Our sample age was 18 to 73 years (M = 29.52, SD = 11.66), 69% were female, and only 18.4% declared themselves as belonging to an ethnic minority group. Most of these were Mapuche (16.2%) and Aymara (1.6%), the rest were Diaguita, Kawésqar, and Quechua. Of the total sample, 67.3% lived in the southern region. Several descriptive statistics and frequency analysis were performed on the total sample to explore the health-related variables (see Table 2). Then, we proceed with the LTA.

Table 2 Health risk behaviors among the university sample (n = 1038)

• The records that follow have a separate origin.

$ cat src/hdl/rmbd_footprint_scan.sv
module rmbd_footprint_scan #(
  parameter  int MAX_DIM = rmbd_pkg::MAX_DIM_DEF,
  localparam int DEPTH   = MAX_DIM * MAX_DIM,
  localparam int AW      = (DEPTH > 1) ? $clog2(DEPTH) : 1
) (
  input  logic                 clk,
  input  logic                 rst_n,
  input  rmbd_pkg::scan_cmd_t  cmd,
  output logic                 rd_en,
  output logic [AW-1:0]        rd_addr,
  input  rmbd_pkg::pixel_t     rd_data,
  output rmbd_pkg::scan_stat_t stat,
  output rmbd_pkg::ch_sums_t   sums
);
  localparam int SW    = rmbd_pkg::CFG_W;

  logic [SW-1:0] nw, nh;
  logic          err;
  logic [1:0]    nx, ny;

  logic [SW-1:0] x0_r, y0_r;
  logic [1:0]    nx_r, ny_r, cx_r, cy_r;
  logic          scanning_r, rvalid_r, last_r, done_r, err_r;
  logic [rmbd_pkg::CNT_W-1:0] count_r;
  rmbd_pkg::ch_sums_t sums_r;

  logic          last_rd;
  logic [SW-1:0] row, col;
  logic [31:0]   addr_full;

  // next level size is max(size/2, 1)
  assign nw  = (cmd.size_w[SW-1:1] == '0) ? SW'(1) : {1'b0, cmd.size_w[SW-1:1]};
  assign nh  = (cmd.size_h[SW-1:1] == '0) ? SW'(1) : {1'b0, cmd.size_h[SW-1:1]};
  assign err = (SW'(cmd.pos_x) >= nw) || (SW'(cmd.pos_y) >= nh);

  // footprint starts at 2d; odd sizes widen the last footprint to three
  always_comb begin
    if (cmd.size_w == SW'(1)) begin
      nx = 2'd1;
    end else if (cmd.size_w[0] && (SW'(cmd.pos_x) + SW'(1) == nw)) begin
      nx = 2'd3;
    end else begin
      nx = 2'd2;
    end
    if (cmd.size_h == SW'(1)) begin
      ny = 2'd1;
    end else if (cmd.size_h[0] && (SW'(cmd.pos_y) + SW'(1) == nh)) begin
      ny = 2'd3;
    end else begin
      ny = 2'd2;
    end
  end

  assign last_rd   = (cx_r == nx_r - 2'd1) && (cy_r == ny_r - 2'd1);
  assign row       = y0_r + SW'(cy_r);
  assign col       = x0_r + SW'(cx_r);
  assign addr_full = 32'(row) * 32'(MAX_DIM) + 32'(col);
  assign rd_addr   = addr_full[AW-1:0];
  assign rd_en     = scanning_r;

  always_ff @(posedge clk) begin
    if (!rst_n) begin
      scanning_r <= 1'b0;
      rvalid_r   <= 1'b0;
      last_r     <= 1'b0;
      done_r     <= 1'b0;
    end else begin
      rvalid_r <= scanning_r;
      last_r   <= scanning_r && last_rd;
      done_r   <= (cmd.start && err) || (rvalid_r && last_r);
      if (cmd.start) begin
        scanning_r <= !err;
      end else if (scanning_r && last_rd) begin
        scanning_r <= 1'b0;
      end
    end
  end

  always_ff @(posedge clk) begin
    if (cmd.start) begin
      x0_r    <= {cmd.pos_x, 1'b0};
      y0_r    <= {cmd.pos_y, 1'b0};
      nx_r    <= nx;
      ny_r    <= ny;
      cx_r    <= 2'd0;
      cy_r    <= 2'd0;
      err_r   <= err;
      count_r <= '0;
      sums_r  <= '0;
    end else begin
      if (scanning_r) begin
        if (cx_r == nx_r - 2'd1) begin
          cx_r <= 2'd0;
          cy_r <= cy_r + 2'd1;
        end else begin
          cx_r <= cx_r + 2'd1;
        end
      end
      if (rvalid_r) begin
        count_r   <= count_r + rmbd_pkg::CNT_W'(1);
        sums_r[0] <= sums_r[0] + rmbd_pkg::SUM_W'(rd_data.red);
        sums_r[1] <= sums_r[1] + rmbd_pkg::SUM_W'(rd_data.green);
        sums_r[2] <= sums_r[2] + rmbd_pkg::SUM_W'(rd_data.blue);
        sums_r[3] <= sums_r[3] + rmbd_pkg::SUM_W'(rd_data.alpha);
      end
    end
  end

  assign stat.done  = done_r;
  assign stat.err   = err_r;
  assign stat.count = count_r;
  assign sums       = sums_r;
endmodule
File: src/sv/psd_div_cell.sv
// one restoring division step for the distance and the ratio quotients
module psd_div_cell #(
   parameter int DW   = 35,
   parameter int R    = 16,
   parameter int PW   = 174,
   parameter bit Q_ON = 1'b1,
   parameter bit T_ON = 1'b1
) (
   input  logic          clock,
   input  logic          reset,
   input  logic          en,
   input  logic          in_valid,
   input  logic [DW-1:0] in_f,
   input  logic [DW-1:0] in_rq,
   input  logic [DW-1:0] in_lq,
   input  logic [DW-1:0] in_rt,
   input  logic [R-1:0]  in_qt,
   input  logic [PW-1:0] in_pay,
   output logic          out_valid,
   output logic [DW-1:0] out_f,
   output logic [DW-1:0] out_rq,
   output logic [DW-1:0] out_lq,
   output logic [DW-1:0] out_rt,
   output logic [R-1:0]  out_qt,
   output logic [PW-1:0] out_pay
);
   logic          valid_ff;
   logic [DW-1:0] f_ff, rq_ff, lq_ff, rt_ff;
   logic [R-1:0]  qt_ff;
   logic [PW-1:0] pay_ff;
   logic [DW-1:0] rq_in, lq_in, rt_in;
   logic [R-1:0]  qt_in;
   logic [DW:0]   rq2, rt2, fx;
   logic          geq, get;

   always_comb begin
      fx  = {1'b0, in_f};
      // distance quotient: shift next dividend bit into the remainder
      rq2 = {in_rq, in_lq[DW-1]};
      geq = rq2 >= fx;
      // ratio quotient: dividend tail is all zero
      rt2 = {in_rt, 1'b0};
      get = rt2 >= fx;
      if (Q_ON) begin
         rq_in = geq ? DW'(rq2 - fx) : rq2[DW-1:0];
         lq_in = {in_lq[DW-2:0], geq};
      end else begin
         rq_in = in_rq;
         lq_in = in_lq;
      end
      if (T_ON) begin
         rt_in = get ? DW'(rt2 - fx) : rt2[DW-1:0];
         qt_in = {in_qt[R-2:0], get};
      end else begin
         rt_in = in_rt;
         qt_in = in_qt;
      end
   end

   always_ff @(posedge clock) begin
      if (reset) begin
         valid_ff <= 1'b0;
      end else if (en) begin
         valid_ff <= in_valid;
      end
   end

   always_ff @(posedge clock) begin
      if (en) begin
         f_ff   <= in_f;
         rq_ff  <= rq_in;
         lq_ff  <= lq_in;
         rt_ff  <= rt_in;
         qt_ff  <= qt_in;
         pay_ff <= in_pay;
      end
   end

   assign out_valid = valid_ff;
   assign out_f     = f_ff;
   assign out_rq    = rq_ff;
   assign out_lq    = lq_ff;
   assign out_rt    = rt_ff;
   assign out_qt    = qt_ff;
   assign out_pay   = pay_ff;

endmodule
**config.mk**
```make
export PLATFORM = sky130hd
export DESIGN_NAME = psd_back
export DESIGN_NICKNAME = d
export VERILOG_FILES = /design/src/sv/psd_pkg.sv /design/src/sv/psd_back.sv
export SDC_FILE = /design/constraint.sdc
export NUM_CORES = 2
export LEC_CHECK = 0
export ABC_AREA = 0
export BUFFER_PORTS_ARGS = -buffer_cell sky130_fd_sc_hd__buf_2
export CORE_MARGIN = 4
export CORE_UTILIZATION = 39
export DETAILED_ROUTE_END_ITERATION = 6
export SLEW_MARGIN = 10
export SYNTH_ARGS = -nofsm -noshare
export SYNTH_HDL_FRONTEND = slang
export SYNTH_SLANG_ARGS = --single-unit
```
**constraint.sdc**
```tcl
create_clock -name clock -period 9.8 [get_ports clock]
set_clock_uncertainty 0.1 [all_clocks]
set_input_delay 2.45 -clock clock [delete_from_list [all_inputs] [get_ports clock]]
set_output_delay 2.45 -clock clock [all_outputs]
set_load 0.02 [all_outputs]
```
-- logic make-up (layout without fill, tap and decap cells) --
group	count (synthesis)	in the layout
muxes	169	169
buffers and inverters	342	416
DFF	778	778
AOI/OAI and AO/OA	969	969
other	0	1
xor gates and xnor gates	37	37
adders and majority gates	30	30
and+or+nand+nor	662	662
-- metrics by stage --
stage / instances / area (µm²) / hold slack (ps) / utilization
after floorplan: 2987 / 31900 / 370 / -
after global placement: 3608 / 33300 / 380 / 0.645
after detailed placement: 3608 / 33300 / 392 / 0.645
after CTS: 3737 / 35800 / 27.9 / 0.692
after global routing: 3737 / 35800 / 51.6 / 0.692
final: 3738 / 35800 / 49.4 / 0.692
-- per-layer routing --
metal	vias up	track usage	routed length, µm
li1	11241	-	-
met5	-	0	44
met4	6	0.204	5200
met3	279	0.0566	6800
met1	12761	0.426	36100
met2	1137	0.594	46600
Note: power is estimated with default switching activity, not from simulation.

Latent transition analysis

Based on the LTA model fit statistics (see Supplementary Table 1), the 4-cluster model was selected. The 2- and 3- cluster models had a higher log-likelihood, AIC, BIC and aBIC statistics than the 4-cluster model. The 5-cluster model could not be estimated, likely due to data sparseness. The HRB cluster assignment classification error in the original latent variable was considered to be low for all of the models, indicated by an entropy of 0.9.

Cluster patterns and membership

Based on the LTA item response probabilities and means (see Table 2), the 4 clusters were labelled as follows: ‘Lower risk, ‘Smokers and drinkers’, ‘Marijuana and alcohol users’ and ‘Smokers and binge-drinkers’. The ‘Lower risk’ cluster was the largest and had low-risk levels of HRB in comparison with the other clusters. Very few members of this cluster smoked cigarettes, engaged in binge drinking or substance use. The ‘Smokers and drinkers’ cluster was very small (0.01 to 1.5%), with riskier HRB. Members of this cluster smoked more cigarettes per day, consumed more alcoholic drinks in the previous week and reported a higher frequency of binge drinking than the other clusters. Members of the ‘Binge-drinkers and marijuana users’ cluster, the second largest, had very few daily smokers but a higher proportion smoked marijuana relative to the other clusters. The consumption of unhealthy food was also higher in this cluster than the others. The ‘Smokers and binge-drinkers’ cluster was also very small (5.1 to 5.8%). Members of this cluster smoked fewer cigarettes per day, reported a higher frequency of binge drinking, and had a higher consumption of unhealthy food than members of the ‘Smokers and drinkers’ cluster.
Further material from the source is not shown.